You’d think that we’d have solved the sasquatch mystery by now

"The wild man of Vancouver Island has been seen again by a prospector while out in the mountains last week, near Cowichan Lake…"

So began a single paragraph in a 1905 issue of the Cowichan Leader. Note the reference to the "wild man" having been seen again.

The newspaper’s unidentified informant reported "seeing what he believes was the much talked of wild man. He saw something through the bush and at first sight thought it was a bear, and raising his rifle moved a little closer, when to

his surprise a man straightened up before him. He immediately lowered his gun and shouted to him but the wild man at once sprang into the thicket and was soon lost to view.

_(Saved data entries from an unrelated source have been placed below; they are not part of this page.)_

[config.mk]
export PLATFORM = sky130hd
export DESIGN_NAME = seq_multiplier
export DESIGN_NICKNAME = d
export VERILOG_FILES = /design/src/rtl/mul_pkg.sv /design/src/rtl/ripple_adder.sv /design/src/rtl/seq_multiplier.sv
export SDC_FILE = /design/constraint.sdc
export NUM_CORES = 1
export LEC_CHECK = 0
export ABC_AREA = 1
export CORE_AREA = 2 2 87 89
export CTS_CLUSTER_DIAMETER = 120
export DETAILED_ROUTE_END_ITERATION = 12
export DIE_AREA = 0 0 89 91
export DONT_BUFFER_PORTS = 1
export SYNTH_ARGS = -nofsm -noshare
export SYNTH_HDL_FRONTEND = slang
export SYNTH_SLANG_ARGS = --single-unit
[constraint.sdc]
create_clock -name clk -period 3.6 [get_ports clk]
set_input_delay 0.72 -clock clk [delete_from_list [all_inputs] [get_ports clk]]
set_output_delay 0.72 -clock clk [all_outputs]
set_load 0.01 [all_outputs]
[config.mk]
export PLATFORM = sky130hd
export DESIGN_NAME = iact_addr_csc_encoder_flat
export DESIGN_NICKNAME = d
export VERILOG_FILES = /design/src/rtl/eyeriss_csc_pkg.sv /design/src/rtl/iact_addr_csc_encoder_if.sv /design/src/rtl/csc_out_reg.sv /design/src/rtl/iact_addr_csc_encoder.sv /design/src/flat_wrapper.sv
export SDC_FILE = /design/constraint.sdc
export NUM_CORES = 1
export LEC_CHECK = 0
export BUFFER_PORTS_ARGS = -buffer_cell sky130_fd_sc_hd__clkbuf_2
export CAP_MARGIN = 20
export CORE_AREA = 2 2 56 58
export CTS_BUF_LIST = sky130_fd_sc_hd__clkbuf_8 sky130_fd_sc_hd__clkbuf_16
export DETAILED_ROUTE_END_ITERATION = 8
export DIE_AREA = 0 0 58 60
export PLACE_DENSITY = 0.8
export REMOVE_ABC_BUFFERS = 1
export SLEW_MARGIN = 20
export SYNTH_ARGS = -nofsm -noshare
export SYNTH_HDL_FRONTEND = slang
export SYNTH_SLANG_ARGS = --single-unit
[constraint.sdc]
create_clock -name clock -period 4.9 [get_ports clock]
set_input_delay 0.98 -clock clock [delete_from_list [all_inputs] [get_ports clock]]
set_output_delay 0.98 -clock clock [all_outputs]
set_load 0.02 [all_outputs]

"The prospector tried to follow his track

but on account of the dense undergrowth was forced to give up the chase."

We’re talking Sasquatch, right? But wouldn’t you think that, after all these years, after all the credible sightings, the gigantic footprints, we’d have solved this mystery, one way or another, by now? Yet Sasquatch, Bigfoot, Yeti, whatever, remains as elusive as ever despite reward offers of up to $10 million for its capture.

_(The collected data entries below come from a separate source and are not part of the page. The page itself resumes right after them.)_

File: config.mk
export PLATFORM = sky130hd
export DESIGN_NAME = ct_ebiu_ncwt_sched
export DESIGN_NICKNAME = d
export VERILOG_FILES = /design/src/rtl/ct_ebiu_ncwt_sched.sv
export SDC_FILE = /design/constraint.sdc
export NUM_CORES = 1
export LEC_CHECK = 0
export CAP_MARGIN = 10
export CORE_UTILIZATION = 62
export CTS_BUF_LIST = sky130_fd_sc_hd__clkbuf_8
export CTS_CLUSTER_SIZE = 25
export DETAILED_ROUTE_END_ITERATION = 7
export PLACE_DENSITY = 0.81
export SYNTH_ARGS = -nofsm -noshare
export SYNTH_HDL_FRONTEND = slang
export SYNTH_SLANG_ARGS = --single-unit
export TNS_END_PERCENT = 20
File: constraint.sdc
create_clock -name forever_cpuclk -period 5.2 [get_ports forever_cpuclk]
set_input_delay 0.52 -clock forever_cpuclk [delete_from_list [all_inputs] [get_ports forever_cpuclk]]
set_output_delay 0.52 -clock forever_cpuclk [all_outputs]
set_load 0.01 [all_outputs]
File: src/rtl/ct_ebiu_ncwt_sched.sv
// EBIU non-cacheable write table scheduler: entry allocation, write-order
// dependence, per-entry W/B sequencing and round-robin B return to the PIUs.
module ct_ebiu_ncwt_sched #(
  parameter int unsigned ENTRY_NUM = 8,
  parameter int unsigned IDX_W     = 3,
  parameter logic [4:0]  WO_EX_ID  = 5'b11110
) (
  input  logic             forever_cpuclk,
  input  logic             cpurst,
  input  logic             aw_req_vld,
  input  logic [7:0]       aw_req_id,
  input  logic [7:0]       aw_req_tag,
  input  logic             aw_needissue,
  output logic             aw_req_rdy,
  output logic [IDX_W-1:0] aw_alloc_idx,
  input  logic [7:0]       ar_req_tag,
  output logic             ar_depd,
  input  logic             wdata_done_vld,
  input  logic [IDX_W-1:0] wdata_done_idx,
  input  logic             bfifo_vld,
  input  logic [IDX_W-1:0] bfifo_idx,
  input  logic [1:0]       bfifo_bresp,
  output logic             bfifo_pop,
  output logic             b_vld,
  output logic [7:0]       b_id,
  output logic [1:0]       b_resp,
  output logic [3:0]       b_piu_sel,
  input  logic             b_rdy,
  output logic [IDX_W:0]   ncwt_cnt,
  output logic             proto_err
);

  localparam int unsigned CNT_W = IDX_W + 1;

  typedef enum logic [1:0] {
    ST_FREE   = 2'd0,
    ST_WAIT_W = 2'd1,
    ST_WAIT_B = 2'd2,
    ST_RESP   = 2'd3
  } ent_st_e;

  ent_st_e              r_st      [ENTRY_NUM];
  ent_st_e              w_st_nxt  [ENTRY_NUM];
  logic [7:0]           r_id      [ENTRY_NUM];
  logic [7:0]           r_tag     [ENTRY_NUM];
  logic [1:0]           r_bresp   [ENTRY_NUM];
  logic [ENTRY_NUM-1:0] r_gm_fail;
  logic [IDX_W-1:0]     r_ptr;
  logic [CNT_W-1:0]     r_cnt;
  logic                 r_perr;

  logic                 w_wo_dep;
  logic                 w_full;
  logic                 w_free_found;
  logic [IDX_W-1:0]     w_alloc_idx;
  logic                 w_alloc;
  logic                 w_gm_fail;
  logic                 w_grant_vld;
  logic [IDX_W-1:0]     w_grant_idx;
  logic [IDX_W-1:0]     w_cand;
  logic                 w_hs;
  logic                 w_perr_set;

  // Tag matching against live entries and lowest-index free-entry search
  always_comb begin
    w_wo_dep     = 1'b0;
    ar_depd      = 1'b0;
    w_free_found = 1'b0;
    w_alloc_idx  = '0;
    for (int i = 0; i < int'(ENTRY_NUM); i++) begin
      if (r_st[i] != ST_FREE) begin
        if (r_tag[i] == aw_req_tag) w_wo_dep = 1'b1;
        if (r_tag[i] == ar_req_tag) ar_depd  = 1'b1;
      end else if (!w_free_found) begin
        w_free_found = 1'b1;
        w_alloc_idx  = IDX_W'(i);
      end
    end
  end

  assign w_full       = (r_cnt == CNT_W'(ENTRY_NUM));
  assign aw_req_rdy   = !w_full && !w_wo_dep;
  assign aw_alloc_idx = w_alloc_idx;
  assign w_alloc      = aw_req_vld && aw_req_rdy;
  assign w_gm_fail    = (aw_req_id[4:0] == WO_EX_ID) && !aw_needissue;

  // Round-robin search over RESP entries starting at the pointer
  always_comb begin
    w_grant_vld = 1'b0;
    w_grant_idx = '0;
    w_cand      = '0;
    for (int k = 0; k < int'(ENTRY_NUM); k++) begin
      w_cand = r_ptr + IDX_W'(k);
      if (!w_grant_vld && (r_st[w_cand] == ST_RESP)) begin
        w_grant_vld = 1'b1;
        w_grant_idx = w_cand;
      end
    end
  end

  assign b_vld     = w_grant_vld;
  assign b_id      = r_id[w_grant_idx];
  assign b_resp    = r_bresp[w_grant_idx];
  assign b_piu_sel = (4'b0001 << b_id[6:5]) | {4{b_id[7]}};
  assign w_hs      = b_vld && b_rdy;

  // Bus responses are always popped; a stray one only flags the error
  assign bfifo_pop  = bfifo_vld;
  assign w_perr_set = bfifo_vld && (r_st[bfifo_idx] != ST_WAIT_B);

  assign ncwt_cnt  = r_cnt;
  assign proto_err = r_perr;

  // Per-entry next state
  always_comb begin
    for (int i = 0; i < int'(ENTRY_NUM); i++) begin
      w_st_nxt[i] = r_st[i];
      case (r_st[i])
        ST_FREE: begin
          if (w_alloc && (w_alloc_idx == IDX_W'(i))) w_st_nxt[i] = ST_WAIT_W;
        end
        ST_WAIT_W: begin
          if (wdata_done_vld && (wdata_done_idx == IDX_W'(i)))
            w_st_nxt[i] = r_gm_fail[i] ? ST_RESP : ST_WAIT_B;
        end
        ST_WAIT_B: begin
          if (bfifo_vld && (bfifo_idx == IDX_W'(i))) w_st_nxt[i] = ST_RESP;
        end
        ST_RESP: begin
          if (w_hs && (w_grant_idx == IDX_W'(i))) w_st_nxt[i] = ST_FREE;
        end
        default: w_st_nxt[i] = ST_FREE;
      endcase
    end
  end

  // State register
  always_ff @(posedge forever_cpuclk) begin
    if (cpurst) begin
      for (int i = 0; i < int'(ENTRY_NUM); i++) r_st[i] <= ST_FREE;
    end else begin
      for (int i = 0; i < int'(ENTRY_NUM); i++) r_st[i] <= w_st_nxt[i];
    end
  end

  // Entry payload; bresp is zeroed at allocation so a gm-fail entry returns OKAY
  always_ff @(posedge forever_cpuclk) begin
    if (cpurst) begin
      for (int i = 0; i < int'(ENTRY_NUM); i++) begin
        r_id[i]    <= '0;
        r_tag[i]   <= '0;
        r_bresp[i] <= '0;
      end
      r_gm_fail <= '0;
    end else begin
      for (int i = 0; i < int'(ENTRY_NUM); i++) begin
        if ((r_st[i] == ST_FREE) && w_alloc && (w_alloc_idx == IDX_W'(i))) begin
          r_id[i]      <= aw_req_id;
          r_tag[i]     <= aw_req_tag;
          r_bresp[i]   <= 2'b00;
          r_gm_fail[i] <= w_gm_fail;
        end else if ((r_st[i] == ST_WAIT_B) && bfifo_vld && (bfifo_idx == IDX_W'(i))) begin
          r_bresp[i] <= bfifo_bresp;
        end
      end
    end
  end

  // Occupancy count, RR pointer and sticky protocol error
  always_ff @(posedge forever_cpuclk) begin
    if (cpurst) begin
      r_cnt  <= '0;
      r_ptr  <= '0;
      r_perr <= 1'b0;
    end else begin
      case ({w_alloc, w_hs})
        2'b10:   r_cnt <= r_cnt + CNT_W'(1);
        2'b01:   r_cnt <= r_cnt - CNT_W'(1);
        default: r_cnt <= r_cnt;
      endcase
      if (w_hs) r_ptr <= w_grant_idx + IDX_W'(1);
      if (w_perr_set) r_perr <= 1'b1;
    end
  end

endmodule

# Yosys cells after proc, flatten, opt, wreduce, memory -nomap -nowiden
# Memories as Yosys holds them, arrays and structs flattened. A register that Yosys moved wholly into a read port is not among the register bits.
# Index checks and enable logic that the tools add are counted.
[word_totals] ram_bits=160 inputBits=39 out_inout_bits=26 register_bits=16 word_cells=474 n_memories=4
[mem_list] name="r_id" words=8 width=8 read_ports=1 rd_ports_with_merged_regs=0 wr=8 line="44" rtl="logic [7:0] r_id [ENTRY_NUM];"
[mem_list] name="r_tag" words=8 width=8 read_ports=8 rd_ports_with_merged_regs=0 wr=8 line="45" rtl="logic [7:0] r_tag [ENTRY_NUM];"
[mem_list] name="r_bresp" words=8 width=2 read_ports=1 rd_ports_with_merged_regs=0 wr=8 line="46" rtl="logic [1:0] r_bresp [ENTRY_NUM];"
[mem_list] name="r_st" words=8 width=2 read_ports=17 rd_ports_with_merged_regs=1 wr=8 line="42" rtl="ent_st_e r_st [ENTRY_NUM];"
[op_classes] n_bitwise=41 add_sub_neg=10 n_mux=219 n_eq_ne=81 reduce_logical=107 shift=1
[ops] op="$eq 8x8->1" count=16
[ops] op="$mux 8" count=16
[ops] op="$mux 1" count=116
[ops] op="$mux 2" count=56
[ops] op="$logic_and 1x1->1" count=76
[ops] op="$mux 3" count=22
[ops] op="$pmux 2 s4" count=8
[ops] op="$eq 2x2->1 const B" count=25
[ops] op="$eq 3x3->1 const B" count=16
[ops] op="$or 1x1->1" count=40
[ops] op="$eq 3x2->1 const B" count=8
[ops] op="$eq 2x1->1 const B" count=9
[ops] op="$reduce_bool 2->1" count=9
[ops] op="$logic_not 2->1" count=8
[ops] op="$add 3x3->3 const B" count=4
[ops] op="$eq 3x1->1 const B" count=4
[ops] op="$logic_not 3->1" count=4
[ops] op="$logic_not 1->1" count=10
[ops] op="$pmux 4 s2" count=1
[ops] op="$add 3x1->3 const B" count=2
[ops] op="$add 3x2->3 const B" count=2
[ops] op="$eq 5x5->1 const B" count=1
[ops] op="$add 4x1->4 const B" count=1
[ops] op="$eq 4x4->1 const B" count=1
[ops] op="4 further kinds" count=4

# Longest topological paths before layout
[depth] depth_word=28 mapped_depth=20 ltp_nobuf=16

# Least setup slack after synthesis
# OpenSTA, ideal clock, no wires.
[synth_timing] path_kind="flip-flop to flip-flop" start="reg r_ptr[0]" end="mem r_st[7][0] in the netlist's numbering" path_slack_ns=0.692 path_stages_with_launch=20 synth_period_minus_slack_ns=4.508 arrival_time_ns=4.412 n_path_buf=4 t_required_ns=5.105 setup_ns=0.095 cell_sequence="dfxtp_1 buf_4 clkinv_1 ha_1 buf_4 inv_2 mux4_2 mux2_2 a2111oi_4 o21ai_0 nand3_2 buf_4 buf_2 ha_1 ha_1 nand2_1 a222oi_1 o31a_1 o21ai_0 a221oi_1"
[synth_rtl] item="start: declaration" line="48" rtl="logic [IDX_W-1:0] r_ptr;"
[synth_rtl] item="start signal: assignment" line="181" rtl="if (w_hs) r_ptr <= w_grant_idx + IDX_W'(1);"
[synth_rtl] item="end: declaration" line="42"

# Worst setup path in the final report
[layout_timing] start="reg r_ptr[0]" end="out b_id[0]"
[layout_via] elab_chain_cells=24 word_cells_on_any_way=43 cone_classes="add/sub (7); eq/ne (7); mux (14); reduce/logical (13); memory (2)"
[layout_rtl] item="$add 3x1->3" line="93" rtl="w_cand = r_ptr + IDX_W'(k);"
[layout_rtl] item="$mem_v2 8x2"
[layout_rtl] item="$eq 2x2->1" line="94" rtl="if (!w_grant_vld && (r_st[w_cand] == ST_RESP)) begin"
[layout_rtl] item="$logic_and 1x1->1" line="94"
[layout_rtl] item="$mux 1" line="94"
[layout_rtl] item="$logic_not 1->1" line="94"
[layout_rtl] item="$logic_and 1x1->1" line="94"
[layout_rtl] item="$mux 1" line="94"
[layout_rtl] item="[8 not listed]"
[layout_rtl] item="$mux 1" line="94"
[layout_rtl] item="$logic_not 1->1" line="94"
[layout_rtl] item="$logic_and 1x1->1" line="94"
[layout_rtl] item="$mux 1" line="94"
[layout_rtl] item="$logic_not 1->1" line="94"
[layout_rtl] item="$logic_and 1x1->1" line="94"
[layout_rtl] item="$mux 3 *" line="94"
[layout_rtl] item="$mem_v2 8x8 *"
[layout_rtl] item="end: declaration" line="25" rtl="output logic [7:0] b_id,"
# Mark *: on every way between the ends. The rest lies on a longest branch, timed or not.

==> results.toml <==
[outcome]
status = "finished, final reports clean"

[timing]
clock_skew_ps = 17.2
setup_ws_ps = 168
fmax_ghz = 0.199
min_period_over_period_pct = 96.8
rsz0062_at_grt = "true"
final_hold_viol_count = 0
worstMarginPinSlew_ps = 997
finalCriticalPeriod_ps = 5030
max_slew_margin_pct = 33.5
finalMaxSlewViolations = 0
finalSetupViolCount = 0

[die]
initial_utilization_pct = 63.2
rows = 48
io_pins = 65
core_mm2 = 0.0172
die_h_um = 134
dieArea_mm2 = 0.0180
die_w_um = 134

[synth]
synth_flop_cell = "edfxtp_1"
synth-seq-cells = 179
synthCells = 1049
postSynth.asyncResetShare_pct = 0
synth_top_cell_area_share_pct = 39.8
syn_area_mm2 = 0.0109
synthMostInstantiatedCell = "nor2_1"
yosysTopAreaCell = "edfxtp_1"
ys_seq_area_share_pct = 46.3
synth_edf_count = 144
syn_avg_cell_area_um2 = 10.3
synth_area_leaders = "edfxtp_1, xnor2_1, dfxtp_1"
synth_cell_type_count = 73
yosysWarnings = 0
syn_nets = 1132
synth_common_cells = "nor2_1, edfxtp_1, xnor2_1"

[global_routing]
grt_max_degree = 45
grt_pass1_vias = 8439
grt_usage_pct = 34.0
antenna_found_initial = 2
grt-ovfl-total = 0
grt_first_pass_wirelength_um = 45600

[route]
drt_iter0_drc = 936
vias = 8539
via_per_inst = 6.35
drtAntennaViolNets = 0
drt_first_pass_iters = 8
drc = 0
drt_wl_total_um = 29500
wl_per_cell_um = 22.0

[clock_tree]
cts_buffers = 17
cts_sinks = 179
clock_latency_ps = 500
clk_transition_reported_paths_ps = 120
cts_tree = "done"
hold_buffers = 0
htreeDepth = 4
clockRootBuffer = "clkbuf_8"
clockBufferDepth = 2

[critical_path]
crit_type = "register to output pin"
cp-end-kind = "output pin"
startpoint_type = "register"
cp.required_ps = 4680
cp_max_fo = 21
arrival_ps = 4510

[run]
maxCapViolCount = 0

[placed_design]
gp_congestion = 0.914
placed_area_mm2 = 0.0117
pre_cts_slack_ps = 522
dpl.hpwl_um = 20400
portBuffers = 64
dp_cells = 1309

[power]
p_leak_uw = 0.00437
ir_drop_uv = 317
powerDensity_mw_per_mm2 = 462

[hold_path]
holdCritPathClass = "register to register"

[final_layout]
filler_cell_count = 1256
postLayoutCellArea_mm2 = 0.0123
antenna_cells = 0
nets = 1190
final_cells = 1345
area_delta_synth_final_pct = 13.1
layout-drive-gt1-share_pct = 10.0
finalCoreUtilization_pct = 71.5
-- cells by family (layout without fill, tap and decap cells) --
logic type | Yosys count | in the layout | share of synthesized area (%)
AND/OR/NAND/NOR | 393 | 393 | 17.4
flip-flops | 179 | 179 | 46.3
XOR/XNOR | 134 | 134 | 10.8
AO/OA/AOI/OAI | 129 | 129 | 8.95
buffers and inverters | 107 | 178 | 4.08
multiplexers | 63 | 63 | 7.32
adder cells (fa/ha/maj) | 44 | 44 | 5.14
-- path summary, 6_finish.rpt --
check / start / slack [ps] / cells after the start / to
setup reg to reg: r_ptr[0] / 790 / 17 / r_st[7][0]
setup / recovery: r_ptr[0] / 170 / 15 / b_id[0]
hold reg to reg: r_gm_fail[6] / 510 / 2 / r_gm_fail[6]
hold / removal: r_gm_fail[6] / 510 / 2 / r_gm_fail[6]
-- placed cells by master, fill, tap and decap left out, types with 4 or more instances in the layout --
master,instances
a22oi_1,7
nand2b_1,27
nor3_1,22
buf_4,24
nor2_1,153
clkinv_8,4
inv_12,4
nor2b_1,8
mux2_2,21
xnor2_1,109
mux2i_1,31
nor4_1,13
dfxtp_1,35
edfxtp_1,144
a21oi_1,20
nand3_1,44
inv_1,47
or4_1,7
inv_8,6
o21ai_0,37
o21bai_1,5
xor2_1,25
a21o_1,4
a211oi_1,7
nand3b_1,9
clkbuf_8,17
and2_1,11
clkdlybuf4s50_1,63
nand4_1,26
ha_1,42
a311o_1,7
mux4_2,10
nand2_1,58
-- cell type report --
class | instances | area, µm² | area share, %
Clock buffer | 17 | 234 | 1.91
Clock inverter | 15 | 206 | 1.68
Inverter | 53 | 201 | 1.64
Multi-Input combinational cell | 763 | 5400 | 44.0
Sequential cell | 179 | 5020 | 40.9
Tap cell | 225 | 282 | 2.29
Timing Repair Buffer | 93 | 925 | 7.53
-- where the power goes --
part / internal [µW] / switching, µW / total [µW]
combinational: 1270 / 1480 / 2750
sequential: 1740 / 148 / 1880
clock: 391 / 644 / 1030
total: 3400 / 2270 / 5670
-- critical path, cell delays in order (launching register included) --
cell	delay (ps)
dfxtp_1	360
clkinv_1	120
ha_4	300
inv_2	100
mux4_2	530
mux2_2	320
a2111oi_4	260
buf_4	200
nand4_1	100
nand3_2	190
bufbuf_16	350
mux2_2	180
nor2_1	40
a311o_1	310
o21ai_0	80
clkdlybuf4s50_1	560
-- registers in the layout, summed over array words and instances, names as in the netlist, named ones only --
| signal | count |
|---|---|
| r_id | 64 |
| r_tag | 64 |
| r_bresp | 16 |
| r_st | 16 |
| r_gm_fail | 8 |
| ncwt_cnt | 4 |
| r_ptr | 3 |
| proto_err | 1 |
-- what timing repair did --
action,in CTS,in global routing
gates cloned,1,1
gates resized for setup,0,4
setup buffers,1,1
setup endpoints to repair,3,14
pin swaps,1,0
-- per-layer routing --
metal  wire [µm]  GRT usage, %
met5          11             0
met4        1300          17.7
met3        2420          6.65
met2       14300          55.5
met1       11500          43.0
-- stage by stage --
step                hold slack [ps]  total power [µW]  TNS [ps]
floorplan                       449              3510         0
CTS                             506              5590         0
finish                          508              5670         0
detailed placement              481              4500         0
global route                    521              5930     -42.1
global placement                475              4440         0
Power figures use the tool's default switching activity.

Which is a pretty good trick when you’re said to range from eight to 18 feet in height and weigh from 500 to 1200 pounds. To date, despite countless sightings, numerous

close encounters and hundreds of plaster casts taken of footprints measuring up to 18 inches in length, no one has offered the conclusive proof that Sasquatch exists.

I’ve already told of Jacko, believed to have been a young Sasquatch captured by a train crew at Yale in the summer of 1884 and turned over to one George Tilbury for exhibition, only to disappear into limbo. I

could go on at length about some of the wilder theories as to the genealogical and geographical origins of Sasquatch but, for today, I’ll settle for the tale of the Spanish explorers who arrived off the B.C. coast with, of all things, a captive gorilla. Which

escaped, kidnapped a teenaged native girl, took up residence in the mountains and produced two children-Sasquatch.

Other legends attribute his origin to a white youth who vanished from Qualicum and became wild about the turn of the last century. Some Island tribes believed them to be descendants of the ‘Ahootzoos,’ tribesmen outlawed from Flores Island, near Tofino.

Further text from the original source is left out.